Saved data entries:
--- --- ---
### config.mk
export PLATFORM = sky130hd
export DESIGN_NAME = rs485_link_ctl
export DESIGN_NICKNAME = d
export VERILOG_FILES = /design/src/rtl/rs485_pkg.sv /design/src/rtl/rs485_addr_filter.sv /design/src/rtl/rs485_dir_ctl.sv /design/src/rtl/rs485_link_ctl.sv
export SDC_FILE = /design/constraint.sdc
export NUM_CORES = 1
export LEC_CHECK = 0
export CAP_MARGIN = 20
export CORE_MARGIN = 3
export CORE_UTILIZATION = 49
export DETAILED_ROUTE_END_ITERATION = 10
export GPL_TIMING_DRIVEN = 0
export PLACE_DENSITY = 0.95
export SKIP_LAST_GASP = 1
export SLEW_MARGIN = 40
export SYNTH_ARGS = -nofsm -noshare
export SYNTH_HDL_FRONTEND = slang
export SYNTH_HIERARCHICAL = 1
export SYNTH_SLANG_ARGS = --single-unit
### constraint.sdc
create_clock -name clk -period 6.2 [get_ports clk]
set_input_delay 1.24 -clock clk [delete_from_list [all_inputs] [get_ports clk]]
set_output_delay 1.24 -clock clk [all_outputs]
set_load 0.05 [all_outputs]
### src/rtl/rs485_pkg.sv
package rs485_pkg;

  typedef enum logic [1:0] {
    DIR_IDLE = 2'd0,
    DIR_SEND = 2'd1,
    DIR_HOLD = 2'd2
  } dir_state_e;

  // Pin level of the direction line: asserted is low unless inverted.
  function automatic logic dir_pin_level(input logic asserted, input logic invert);
    return invert ? asserted : ~asserted;
  endfunction

endpackage

### src/rtl/rs485_addr_filter.sv
module rs485_addr_filter #(
  parameter int DATA_W = 8
) (
  input  logic              clk,
  input  logic              rst_n,
  input  logic              multidrop_en,
  input  logic              auto_addr_en,
  input  logic              rx_block,
  input  logic [DATA_W-1:0] match_addr,
  input  logic              rx_valid,
  input  logic [DATA_W-1:0] rx_data,
  input  logic              rx_ninth,
  output logic              wr,
  output logic [DATA_W-1:0] wr_data,
  output logic              addr_evt,
  output logic              listen
);

  function automatic logic addr_hit(input logic [DATA_W-1:0] a, input logic [DATA_W-1:0] b);
    return a == b;
  endfunction

  logic is_addr, auto_mode, hit, accept;
  logic wr_q, evt_q, listen_q;
  logic [DATA_W-1:0] data_q;

  assign is_addr   = multidrop_en & rx_ninth;
  assign auto_mode = multidrop_en & auto_addr_en;
  assign hit       = is_addr & addr_hit(rx_data, match_addr);

  always_comb begin
    if (!rx_valid)      accept = 1'b0;
    else if (auto_mode) accept = is_addr ? hit : (listen_q & ~rx_block);
    else                accept = ~rx_block;
  end

  always_ff @(posedge clk or negedge rst_n) begin
    if (!rst_n) begin
      wr_q     <= 1'b0;
      evt_q    <= 1'b0;
      listen_q <= 1'b0;
      data_q   <= '0;
    end else begin
      wr_q  <= accept;
      evt_q <= accept & is_addr;
      if (accept) data_q <= rx_data;
      if (rx_valid && auto_mode && is_addr) listen_q <= hit;
    end
  end

  assign wr       = wr_q;
  assign wr_data  = data_q;
  assign addr_evt = evt_q;
  assign listen   = listen_q;

endmodule

### src/rtl/rs485_dir_ctl.sv
module rs485_dir_ctl
  import rs485_pkg::*;
#(
  parameter int DLY_W = 8
) (
  input  logic             clk,
  input  logic             rst_n,
  input  logic             tx_busy,
  input  logic             tx_empty,
  input  logic             baud_tick,
  input  logic [DLY_W-1:0] release_dly,
  output logic             asserted
);

  localparam int CNT_W = DLY_W + 1;

  function automatic logic hold_done(input logic [DLY_W-1:0] cnt, input logic [DLY_W-1:0] dly);
    logic [CNT_W-1:0] next_cnt;
    next_cnt = {1'b0, cnt} + CNT_W'(1);
    return (dly == '0) || (next_cnt >= {1'b0, dly});
  endfunction

  dir_state_e state_q, state_d;
  logic [DLY_W-1:0] cnt_q, cnt_d;
  logic pending;

  assign pending = ~tx_empty | tx_busy;

  always_comb begin
    state_d = state_q;
    cnt_d   = cnt_q;
    unique case (state_q)
      DIR_IDLE: if (pending) state_d = DIR_SEND;
      DIR_SEND: if (!pending) begin
        cnt_d   = '0;
        state_d = (release_dly == '0) ? DIR_IDLE : DIR_HOLD;
      end
      DIR_HOLD: begin
        if (pending) state_d = DIR_SEND;
        else if (baud_tick) begin
          if (hold_done(cnt_q, release_dly)) state_d = DIR_IDLE;
          else cnt_d = cnt_q + DLY_W'(1);
        end
      end
      default: state_d = DIR_IDLE;
    endcase
  end

  always_ff @(posedge clk or negedge rst_n) begin
    if (!rst_n) begin
      state_q <= DIR_IDLE;
      cnt_q   <= '0;
    end else begin
      state_q <= state_d;
      cnt_q   <= cnt_d;
    end
  end

  assign asserted = (state_q != DIR_IDLE);

endmodule

### src/rtl/rs485_link_ctl.sv
module rs485_link_ctl
  import rs485_pkg::*;
#(
  parameter int DATA_W = 8,
  parameter int DLY_W  = 8
) (
  input  logic              clk,
  input  logic              rst_n,
  input  logic              multidrop_en,
  input  logic              auto_addr_en,
  input  logic              rx_block,
  input  logic [DATA_W-1:0] match_addr,
  input  logic              rx_valid,
  input  logic [DATA_W-1:0] rx_data,
  input  logic              rx_ninth,
  output logic              fifo_wr,
  output logic [DATA_W-1:0] fifo_data,
  output logic              addr_evt,
  output logic              rx_listen,
  input  logic              auto_dir_en,
  input  logic              dir_sel_dtr,
  input  logic              dir_invert,
  input  logic [DLY_W-1:0]  release_dly,
  input  logic              tx_busy,
  input  logic              tx_empty,
  input  logic              baud_tick,
  input  logic              rts_manual,
  input  logic              dtr_manual,
  output logic              rts_out,
  output logic              dtr_out
);

  logic dir_asserted;
  logic dir_level;

  rs485_addr_filter #(.DATA_W(DATA_W)) u_filter (
    .clk          (clk),
    .rst_n        (rst_n),
    .multidrop_en (multidrop_en),
    .auto_addr_en (auto_addr_en),
    .rx_block     (rx_block),
    .match_addr   (match_addr),
    .rx_valid     (rx_valid),
    .rx_data      (rx_data),
    .rx_ninth     (rx_ninth),
    .wr           (fifo_wr),
    .wr_data      (fifo_data),
    .addr_evt     (addr_evt),
    .listen       (rx_listen)
  );

  rs485_dir_ctl #(.DLY_W(DLY_W)) u_dir (
    .clk         (clk),
    .rst_n       (rst_n),
    .tx_busy     (tx_busy),
    .tx_empty    (tx_empty),
    .baud_tick   (baud_tick),
    .release_dly (release_dly),
    .asserted    (dir_asserted)
  );

  assign dir_level = dir_pin_level(dir_asserted, dir_invert);

  always_comb begin
    rts_out = rts_manual;
    dtr_out = dtr_manual;
    if (auto_dir_en) begin
      if (dir_sel_dtr) dtr_out = dir_level;
      else             rts_out = dir_level;
    end
  end

endmodule

* Word level (Yosys, flattened, before mapping) *
Cells that the tools add are included.

word-level totals
  input port bits = 39
  output and inout port bits = 13
  register bits after elaboration = 21
  logic and storage cells = 57

operators by class
  add/sub/neg operators = 2
  $lt $le $gt $ge = 1
  mux-type cells = 20
  reductions and logical operators = 9
  equality and inequality tests = 10
  bitwise operators = 9

operator list
  cell                                                   number
  two-way mux 8 bit                                      4
  case mux 8 bit (2 select lines)                        1
  two-way mux 2 bit                                      6
  adder 8 x 1 -> 9 bit, second input constant            1
  >= comparator 9 x 8 -> 1 bit                           1
  adder 8 x 1 -> 8 bit, second input constant            1
  == test 8 bit                                          1
  logical NOT 8 bit                                      1
  two-way mux 1 bit                                      8
  inequality test 2 bit, second input constant           4
  case mux 2 bit (3 select lines)                        1
  AND 1 bit                                              5
  AND reduction 5 bit                                    1
  AND reduction 4 bit                                    1
  nonzero test 2 bit                                     2
  inequality test 3 x 1 -> 1 bit, second input constant  1
  inequality test 3 x 2 -> 1 bit, second input constant  1
  NOT 1 bit                                              3
  == test 2 x 1 -> 1 bit, second input constant          1
  == test 2 bit, second input constant                   1
  logical AND 1 bit                                      2
  logical NOT 2 bit                                      1
  inequality test 2 x 1 -> 1 bit, second input constant  1
  logical OR 1 bit                                       1
  OR 1 bit                                               1

* Logic depth before layout (Yosys ltp) *
Gate-level depths: netlist (run 1).

  depth after elaboration = 7
  gate-level depth with buffers = 12

* By module *
The synthesis (run 1) kept the hierarchy.

modules (own cells, without submodules)
  module             sequential area each (µm²)  cells each  area an instance (µm²)  instances
  rs485_dir_ctl      250.2                       113         945.9                   1
  rs485_addr_filter  275.3                       39          563.0                   1
  rs485_link_ctl     0.0                         5           41.3                    1

* Worst setup path after synthesis (run 1) *
No wires, ideal clock.

  path type = input -> output
  start = input dir_invert
  end = output dtr_out
  required time = 4960 ps
  arrival time = 1827 ps
  path slack = 3133 ps
  stages = 2
  buffers on the path = 0
  cells stage by stage = xnor2_1 mux2_1

on the way
  longest elaborated chain between the ends = 3

RTL lines
  element            RTL line              RTL
  from (decl)        rs485_link_ctl.sv:22  input logic dir_invert,
  two-way mux 1 bit  rs485_pkg.sv:11       return invert ? asserted : ~asserted;
  two-way mux 1 bit  rs485_link_ctl.sv:68  if (dir_sel_dtr) dtr_out = dir_level;
  two-way mux 1 bit  rs485_link_ctl.sv:67  if (auto_dir_en) begin
  to (decl)          rs485_link_ctl.sv:30  output logic dtr_out

Every way passes these cells.

* Worst setup path after layout (run 1) *
  start = input auto_dir_en
  end = output rts_out

on the way
  longest elaborated chain between the ends = 1

RTL lines
  element            RTL line              RTL
  from (decl)        rs485_link_ctl.sv:20  input logic auto_dir_en,
  two-way mux 1 bit  rs485_link_ctl.sv:67
  to (decl)          rs485_link_ctl.sv:29  output logic rts_out,

Every way passes these cells.

==> metrics, run 1 <==
Rel. slew slack 0.620; clk buf depth 2; Synth Instances 157; CTS tree yes; Row Count 19; Reg clk slew, reported paths 100 ps; share of the synthesized area in the top cell type 0.339; cell taking the most area after synthesis dfrtp_1; RSZ-0062 raised after global routing no; gr ovfl total 0; Final setup viols 0; clk sinks 21; fin crit share 0.671; core area 2880 um2; setup TNS 0 ps; Post-Syn Area 1550 um2; antenna violations before repair 0; Leak 0.913 nW; Max Cap Viol 0; largest net degree at the start of global routing 22; Root Driver clkbuf_4; multiplexer share of the synthesized area 0.105; syn avg cell area 9.87 um2; most frequent cell after synthesis dfrtp_1; Worst EP arrival 2920 ps; largest family of logic cells by synthesized area simple AND/OR/NAND/NOR gates; ys async rst share 1.00; # hold bufs at CTS 0; Pre-antenna DRT Iters 4; Synth top cells by count 21 x dfrtp_1, 19 x inv_1, 10 x nor2_1, 10 x o211ai_1; DRC 0; H-tree levels 1; adder-cell share of the synthesized area 0.0726; Worst Tran Pin Value 567 ps; layout cells sized above 1 0.127; Layout area overhead 37.7%; CTS Buf Count 3; post-synthesis xor/xnor area fraction 0.0847; number of global-route vias before repair 1,405; post-cts resize count 0; Filler Cell Count 189; sequential area share after synthesis 0.339; HP Class register to register; most frequent cell on the critical path clkdlybuf4s50_1; Critical Path RT 4960 ps; fin crit period 4160 ps; crit end category output pin; compound-cell area share of the yosys netlist 0.152; final hold viol count 0; slowest stage cell, crit path clkdlybuf4s50_1; syn nets 205; CP top delay family buffers and inverters; Die W 62.2 um; Syn. warnings 6; diode count 0; Vias 1,399; simple-gate area share of the yosys netlist 0.188; routability congestion estimate 0.877; startpoint class of the critical path primary input; top_reg_cell synth dfrtp_1; Total GRT Usage 0.206; Setup CP Type primary input to output pin; Yosys cell types 42; CP bufs+invs 2; cell area after layout 2130 um2; CP cell instances clkdlybuf4s50_1 > nor2b_1 > mux2_2 > clkdlybuf4s50_1; run status finished clean; Final ANT Viol Nets 0; synth top area cells dfrtp_1 34%, mux2_4 7.7%, ha_1 7.3%; die height 62.2 um; Final HPWL DP 3170 um; buffer count from post-CTS setup fixing 0; I/O Buffers 51; routed wire length 3850 um; delay of the slowest critical-path stage 700 ps; Cell Pwr Density 172 nW/um2; number of synthesized flops with an enable pin 0; Initial Utilization 0.539; Reg area 526 um2; WL/cell 15.2 um; IO Count 52; Iteration-0 DRC Markers 58; die area 3870 um2; multi-input logic area 933 um2; DP Area 2110 um2; drt via density 5.51; Clk Latency, worst-skew pair 310 ps; Max VDD drop 0.000229 V; Worst Clk Skew 10.1 ps; synthesized flop and latch total 21; nets 261; first-pass GRT wire length 6470 um; Worst Path Max Fanout 2; fmax 240 MHz; Final Max Tran Viols 0
-- cell type report --
type                       instances  area share
multi-input combinational        114       0.437
sequential                        21       0.246
timing repair buffer              51       0.237
inverter                          19      0.0334
tap                               42      0.0246
clock buffer                       4      0.0123
buffer                             3     0.00938
-- final timing paths --
path                                                       from                               to  slack (ps)  depth (start not counted)
worst max-delay path                                auto_dir_en                          rts_out        2040                          4
worst min-delay path            u_filter/wr_data[7]$_DFFE_PN0P_  u_filter/wr_data[7]$_DFFE_PN0P_         520                          1
worst max register to register       u_dir/cnt_q[0]$_DFFE_PN0P_       u_dir/cnt_q[1]$_DFFE_PN0P_        3050                         10
worst min register to register  u_filter/wr_data[7]$_DFFE_PN0P_  u_filter/wr_data[7]$_DFFE_PN0P_         520                          1
max in group asynchronous                                 rst_n  u_filter/wr_data[6]$_DFFE_PN0P_        5020                          1
min in group asynchronous                                 rst_n  u_filter/wr_data[2]$_DFFE_PN0P_         860                          1
-- report_power, final --
group | leakage (nW) | internal (W) | switching [W]
Sequential | 0.271 | 0.000148 | 0.00000575
Clock | 0.0150 | 0.0000251 | 0.0000388
Combinational | 0.627 | 0.0000664 | 0.0000831
Total | 0.913 | 0.000239 | 0.000128
-- placed cells by master (no fill, tap or decap), drive strengths merged, types with 2 or more instances in the layout --
cell            n
nand3b          2
nor2b           2
buf             2
nor2           11
nand4           4
nor4            4
nand3           4
mux2i           2
clkbuf          6
a31oi           5
dfrtp          21
o22ai           2
clkdlybuf4s50  50
nand2           7
inv            19
a21o            2
xor2            9
or4             2
mux2           10
o211ai         10
a21oi           7
nor3            4
ha              9
nand2b          4
xnor2           6
-- metal layers --
metal  part of all wire  global-route usage
met5                  0                   0
met4              0.012              0.0552
met3              0.057              0.0378
met2               0.53               0.371
met1               0.40               0.251
-- kinds of logic after synthesis --
group,Yosys count
AO/OA/AOI/OAI,32
multiplexers,12
flip-flops,21
adder cells (fa/ha/maj),9
XOR/XNOR,15
AND/OR/NAND/NOR,46
buffers and inverters,22
-- through the flow --
step                utilization  worst slack [ps]  hold WS, ps  instances  power, W
finish                    0.742              2040          516        254  0.000367
global route              0.742              1970          534        254  0.000389
CTS                       0.742              2020          521        254  0.000370
detailed placement        0.733              2020          492        250  0.000305
global placement          0.735              2070          490        250  0.000301
floorplan                     -              3130          505        157  0.000242
-- flip-flops by register name (all words and copies together), names as in the netlist --
register,flops
u_dir/cnt_q,8
u_filter/wr_data,8
u_dir/state_q,2
u_filter/addr_evt,1
u_filter/listen,1
u_filter/wr,1
-- worst reg2reg max path, cell delays in order (launching register included) --
cell and delay, ps:
dfrtp_1 460, ha_1 280, nand3_2 150, nor2_1 270, xnor2_1 160, ha_1 260
a21o_2 200, a21oi_1 280, nand3_2 250, a21oi_1 520, o22ai_1 180
No activity file was read; power rests on OpenSTA's default activity.
==> run 2: changes to the inputs <==
- CORE_UTILIZATION: 49 -> 41
- PLACE_DENSITY: 0.95 -> 0.87
- clock period: 6.2 -> 3.7 ns (I/O delays scaled with it)
==> run 2 against run 1 <==
Net effect:
- cell count is 1.6% higher
- largest power group unchanged
- global-route usage is 3.7 points lower
- non-clock buffer count unchanged
- wire length down 4.1%
- sequential share of layout area fell by 0.29 points
- first-iteration DRC count rose by 59%
- largest cell class unchanged
- critical path depth rose by 2
- design area is 1.2% higher
- worst hold slack worse by 100 ps
- total power grew 78%
- combinational power grew 67%
==> metrics, run 2 (synthesis gave the netlist of run 1 again) <==
run status finished clean; Reg clk slew, reported paths 70 ps; Final ANT Viol Nets 0; die height 67.5 um; CP Depth 6; Rel. slew slack 0.628; commonest non-fill, non-tap cells in the layout 50 x clkdlybuf4s50_1, 21 x dfrtp_1, 19 x inv_1; IO Count 52; Iteration-0 DRC Markers 92; # hold bufs at CTS 0; I/O Buffers 51; Die W 67.5 um; Initial Utilization 0.444; dpl ws 557 ps; DRC 0; Comb pwr share 0.381; CTS Buf Count 3; Worst EP arrival 2410 ps; gr ovfl total 0; Max Cap Viol 0; Final Util 0.618; clk buf depth 2; CP cell instances clkbuf_1 > inv_1 > nand2_1 > xnor2_1 > mux2_2 > clkdlybuf4s50_1; Switching Power 0.000219 W; die area 4550 um2; Max VDD drop 0.000315 V; Layout area overhead 39.3%; DP Area 2110 um2; H-tree levels 1; fmax 317 MHz; post-cts resize count 0; Worst Tran Pin Value 556 ps; Critical Path RT 2960 ps; RSZ-0062 raised after global routing no; Flop pwr share 0.395; crit end category output pin; Worst Path Max Fanout 10; diode count 0; nets 261; Final setup viols 0; routability congestion estimate 0.833; Final HPWL DP 2940 um; Row Count 21; P_int 0.000434 W; Clk Latency, worst-skew pair 260 ps; final hold viol count 0; fin crit share 0.851; CTS tree yes; layout cells sized above 1 0.132; first-pass GRT wire length 5880 um; WL/cell 14.3 um; largest net degree at the start of global routing 22; Root Driver clkbuf_8; placed cells 254; Leak 0.924 nW; Total GRT Usage 0.169; core area 3490 um2; CP top delay family buffers and inverters; Worst Clk Skew 2.45 ps; cell area after layout 2160 um2; Pre-antenna DRT Iters 4; Cell Pwr Density 303 nW/um2; setup TNS 0 ps; startpoint class of the critical path register; clock share of power 0.224; HP Class primary input to async pin; CP bufs+invs 3; Final Max Tran Viols 0; PnR worst setup slack 550 ps; slowest stage cell, crit path clkdlybuf4s50_1; Setup CP Type register to output pin; clk sinks 21; Sw Ratio 0.336; buffer count from post-CTS setup fixing 0; number of global-route vias before repair 1,251; leading cell type in the layout, fill and taps excluded clkdlybuf4s50_1; drt via density 5.32; Vias 1,372; R2R depth 10; antenna violations before repair 0; delay of the slowest critical-path stage 790 ps; routed wire length 3690 um; final non-filler cell total 258; fin crit period 3150 ps
run 2: cell count changes in the layout (fill, tap and decap cells not counted), sizes merged:
| cell | change |
|---|---|
| clkinv | +1 |
| clkbuf | -1 |
run 2: metrics by stage:
step                hold WS (ps)  power [W]
detailed placement           493   0.000510
global placement             488   0.000505
finish                       413   0.000653
floorplan                    444   0.000405
global route                 442   0.000687
CTS                          433   0.000660
run 2: per-layer routing:
metal  share of wire  track usage  routed length, um
met1            0.41        0.230               1510
met2            0.51        0.270               1900
met3           0.061       0.0366                224
met4           0.017       0.0481                 63
met5               0            0                  0
run 2: power by group through the flow:
stage                     clock (W)  sequential, W  combinational (W)
after global routing       0.000164       0.000261           0.000262
after CTS                  0.000151       0.000258           0.000250
after detailed placement          0       0.000262           0.000248
after global placement            0       0.000260           0.000245
final                      0.000146       0.000258           0.000249
after floorplan                   0       0.000320          0.0000847
run 2: final timing paths:
check | start | end | slack (ps)
worst max-delay path | u_dir/state_q[0]$_DFFE_PN0P_ | rts_out | 550
worst min-delay path | rst_n | u_filter/wr_data[5]$_DFFE_PN0P_ | 410
worst max register to register | u_dir/cnt_q[0]$_DFFE_PN0P_ | u_dir/cnt_q[1]$_DFFE_PN0P_ | 690
worst min register to register | u_filter/wr_data[4]$_DFFE_PN0P_ | u_filter/wr_data[4]$_DFFE_PN0P_ | 510
max in group asynchronous | rst_n | u_dir/cnt_q[0]$_DFFE_PN0P_ | 2980
min in group clk | u_filter/wr_data[4]$_DFFE_PN0P_ | u_filter/wr_data[4]$_DFFE_PN0P_ | 510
--- --- ---
= TASK DESCRIPTION =
Could you return exactly the stretch of the data above that starts at the line with "### src/rtl/rs485_dir_ctl.sv" and ends at the line with "DIR_HOLD: begin", both lines included?

= EXERCISE RESULT =
### src/rtl/rs485_dir_ctl.sv
module rs485_dir_ctl
  import rs485_pkg::*;
#(
  parameter int DLY_W = 8
) (
  input  logic             clk,
  input  logic             rst_n,
  input  logic             tx_busy,
  input  logic             tx_empty,
  input  logic             baud_tick,
  input  logic [DLY_W-1:0] release_dly,
  output logic             asserted
);

  localparam int CNT_W = DLY_W + 1;

  function automatic logic hold_done(input logic [DLY_W-1:0] cnt, input logic [DLY_W-1:0] dly);
    logic [CNT_W-1:0] next_cnt;
    next_cnt = {1'b0, cnt} + CNT_W'(1);
    return (dly == '0) || (next_cnt >= {1'b0, dly});
  endfunction

  dir_state_e state_q, state_d;
  logic [DLY_W-1:0] cnt_q, cnt_d;
  logic pending;

  assign pending = ~tx_empty | tx_busy;

  always_comb begin
    state_d = state_q;
    cnt_d   = cnt_q;
    unique case (state_q)
      DIR_IDLE: if (pending) state_d = DIR_SEND;
      DIR_SEND: if (!pending) begin
        cnt_d   = '0;
        state_d = (release_dly == '0) ? DIR_IDLE : DIR_HOLD;
      end
      DIR_HOLD: begin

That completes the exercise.